In an NPR report on the Sindh HIV case cluster, officials in the region noted that the virus hardly represents a new clinical challenge. In fact, they said, the province accounts for roughly half of Pakistan’s HIV-positive population of more than 150,000.
“Lack of awareness is a [major] problem,” Wahid explained. “Infected people don’t have enough courage to open up…and they prefer to stay undiagnosed because of the stigma attached with HIV/AIDS. An incident that happened last week…a husband killed his wife after she [was] found [to be] HIV positive. Upon being interviewed, he said he did this to save other family members because the disease is contagious and spread by touching and eating together.”
Closer to Larkana, she added, local officials have confirmed what’s being described as an “honor killing” of an HIV-positive person after the current outbreak became public.
Such crimes are abhorrent, of course, but it would take a person with a particularly hardened heart to pursue such violent punishment against the victims of the most recent case cluster. According to the NPR report, many of the initial confirmed cases involved children as young as 2 months old, and most of them were simply the patients of a local pediatrician whom, it was later revealed, is HIV-positive himself (although he has since told officials he was unaware of his status prior to the outbreak).

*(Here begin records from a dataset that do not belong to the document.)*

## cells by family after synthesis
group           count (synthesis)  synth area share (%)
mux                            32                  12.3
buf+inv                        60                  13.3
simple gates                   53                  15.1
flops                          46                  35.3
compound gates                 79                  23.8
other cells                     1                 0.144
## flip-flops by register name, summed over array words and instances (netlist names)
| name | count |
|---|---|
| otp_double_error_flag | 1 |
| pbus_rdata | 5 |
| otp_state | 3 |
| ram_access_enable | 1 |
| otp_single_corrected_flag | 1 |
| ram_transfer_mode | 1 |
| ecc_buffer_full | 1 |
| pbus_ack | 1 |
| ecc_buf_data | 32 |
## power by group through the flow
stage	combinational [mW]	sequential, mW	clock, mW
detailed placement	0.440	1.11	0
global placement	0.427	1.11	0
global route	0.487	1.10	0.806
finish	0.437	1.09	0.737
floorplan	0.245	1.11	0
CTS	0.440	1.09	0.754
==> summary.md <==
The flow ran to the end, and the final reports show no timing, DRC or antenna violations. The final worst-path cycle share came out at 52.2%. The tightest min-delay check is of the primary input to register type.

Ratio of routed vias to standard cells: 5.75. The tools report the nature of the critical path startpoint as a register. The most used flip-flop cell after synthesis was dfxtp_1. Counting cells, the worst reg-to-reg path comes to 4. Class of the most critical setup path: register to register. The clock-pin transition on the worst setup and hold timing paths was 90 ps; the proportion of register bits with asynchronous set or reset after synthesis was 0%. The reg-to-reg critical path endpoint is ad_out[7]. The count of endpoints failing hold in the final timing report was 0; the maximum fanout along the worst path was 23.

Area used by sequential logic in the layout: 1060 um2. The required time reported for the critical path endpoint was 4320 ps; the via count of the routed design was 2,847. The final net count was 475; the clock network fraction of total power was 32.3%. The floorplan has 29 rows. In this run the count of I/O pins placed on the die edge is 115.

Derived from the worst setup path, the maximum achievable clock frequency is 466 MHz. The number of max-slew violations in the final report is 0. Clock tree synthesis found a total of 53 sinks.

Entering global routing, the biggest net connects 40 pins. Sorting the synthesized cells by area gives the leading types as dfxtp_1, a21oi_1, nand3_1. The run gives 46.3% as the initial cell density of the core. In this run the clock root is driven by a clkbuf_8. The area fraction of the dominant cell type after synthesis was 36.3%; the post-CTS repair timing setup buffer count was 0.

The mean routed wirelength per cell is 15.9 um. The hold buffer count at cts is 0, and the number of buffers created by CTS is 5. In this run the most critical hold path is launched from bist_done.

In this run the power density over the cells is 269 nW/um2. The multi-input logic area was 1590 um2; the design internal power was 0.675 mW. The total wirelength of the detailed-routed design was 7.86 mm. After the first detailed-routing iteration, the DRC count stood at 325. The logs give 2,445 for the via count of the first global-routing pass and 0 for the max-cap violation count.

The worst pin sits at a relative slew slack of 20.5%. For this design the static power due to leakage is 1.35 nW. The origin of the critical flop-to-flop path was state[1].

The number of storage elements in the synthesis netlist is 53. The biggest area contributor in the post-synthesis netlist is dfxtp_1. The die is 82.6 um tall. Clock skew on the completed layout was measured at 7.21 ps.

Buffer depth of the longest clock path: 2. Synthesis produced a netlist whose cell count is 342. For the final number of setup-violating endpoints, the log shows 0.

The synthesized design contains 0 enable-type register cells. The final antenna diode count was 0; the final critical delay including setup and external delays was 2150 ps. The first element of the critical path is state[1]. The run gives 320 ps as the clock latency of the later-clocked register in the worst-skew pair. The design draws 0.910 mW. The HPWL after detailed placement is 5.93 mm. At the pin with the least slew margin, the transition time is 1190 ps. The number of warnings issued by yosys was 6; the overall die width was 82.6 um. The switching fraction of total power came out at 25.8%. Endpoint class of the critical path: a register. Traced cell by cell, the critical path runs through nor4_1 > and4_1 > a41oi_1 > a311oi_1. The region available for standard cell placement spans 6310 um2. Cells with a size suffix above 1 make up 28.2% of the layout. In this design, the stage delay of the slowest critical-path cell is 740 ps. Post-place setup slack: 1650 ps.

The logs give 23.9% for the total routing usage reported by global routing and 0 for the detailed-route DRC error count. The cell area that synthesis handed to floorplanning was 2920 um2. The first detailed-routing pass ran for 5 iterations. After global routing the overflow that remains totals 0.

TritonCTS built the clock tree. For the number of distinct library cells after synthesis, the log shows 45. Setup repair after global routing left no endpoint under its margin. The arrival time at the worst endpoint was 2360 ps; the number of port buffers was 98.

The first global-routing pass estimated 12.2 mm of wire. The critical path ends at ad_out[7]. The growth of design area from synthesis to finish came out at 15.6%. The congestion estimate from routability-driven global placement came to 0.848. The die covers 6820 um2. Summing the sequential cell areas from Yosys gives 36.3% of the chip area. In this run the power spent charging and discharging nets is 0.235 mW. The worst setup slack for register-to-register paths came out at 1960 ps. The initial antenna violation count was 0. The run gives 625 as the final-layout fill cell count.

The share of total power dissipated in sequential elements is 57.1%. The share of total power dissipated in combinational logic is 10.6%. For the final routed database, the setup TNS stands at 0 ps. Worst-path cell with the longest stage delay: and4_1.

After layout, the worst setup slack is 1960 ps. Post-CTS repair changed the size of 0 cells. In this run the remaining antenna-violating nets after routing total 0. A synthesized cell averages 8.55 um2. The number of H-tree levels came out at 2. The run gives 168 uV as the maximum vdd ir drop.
`config.mk`:
```
export PLATFORM = sky130hd
export DESIGN_NAME = monitor_special_function_setup
export DESIGN_NICKNAME = d
export VERILOG_FILES = /design/src/hw/monitor_setup_pkg.sv /design/src/hw/voltage_window_check.sv /design/src/hw/monitor_special_function_setup.sv
export SDC_FILE = /design/constraint.sdc
export NUM_CORES = 1
export LEC_CHECK = 0
export BUFFER_PORTS_ARGS = -buffer_cell sky130_fd_sc_hd__buf_2
export CORE_MARGIN = 4
export CORE_UTILIZATION = 48
export CTS_CLUSTER_DIAMETER = 80
export DETAILED_ROUTE_END_ITERATION = 8
export PLACE_DENSITY = 0.84
export SLEW_MARGIN = 40
export SYNTH_ARGS = -nofsm -noshare
export SYNTH_HDL_FRONTEND = slang
export SYNTH_SLANG_ARGS = --single-unit
```
`constraint.sdc`:
```
create_clock -name sys_clk -period 3.85 [get_ports sys_clk]
set_input_delay 0 -clock sys_clk [delete_from_list [all_inputs] [get_ports sys_clk]]
set_output_delay 0 -clock sys_clk [all_outputs]
set_load 0.01 [all_outputs]
```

Indeed, most of the victims involved here are not part of a so-called “at-risk” group, other than being poor and lacking access to safe—and satisfactory—medical care. Wahid echoed the sources who spoke with NPR in blaming the Sindh outbreak on “unsafe medical practices, specifically use of contaminated syringes.” The NPR report also noted the lack of standards surrounding the provision of blood transfusions in the country. The pediatrician implicated in this case cluster may have used dirty needles to administer vaccines to his young patients—at least that’s the current theory.
“There are millions of quacks or untrained medical practitioners [effectively] spreading different blood-borne infections to massive communities,” Wahid added.
In an effort to take control of the situation, officials in Larkana ordered the offering of free HIV screenings to both children and adults. By May 20th, according to NPR, some 10,000 people in the area had been tested, with 607 found to be HIV-positive.
For local experts like Wahid, such efforts are, and should be, only the beginning.
“Poverty is also a major issue [in this case],” she said. “The infected communities do not have access to screening and treatment, or they can’t afford it. The global public health community should step forward and help us organize free screenings, run awareness campaigns, and provide free of cost treatment in heavily affected areas.”
Before we have more innocent victims.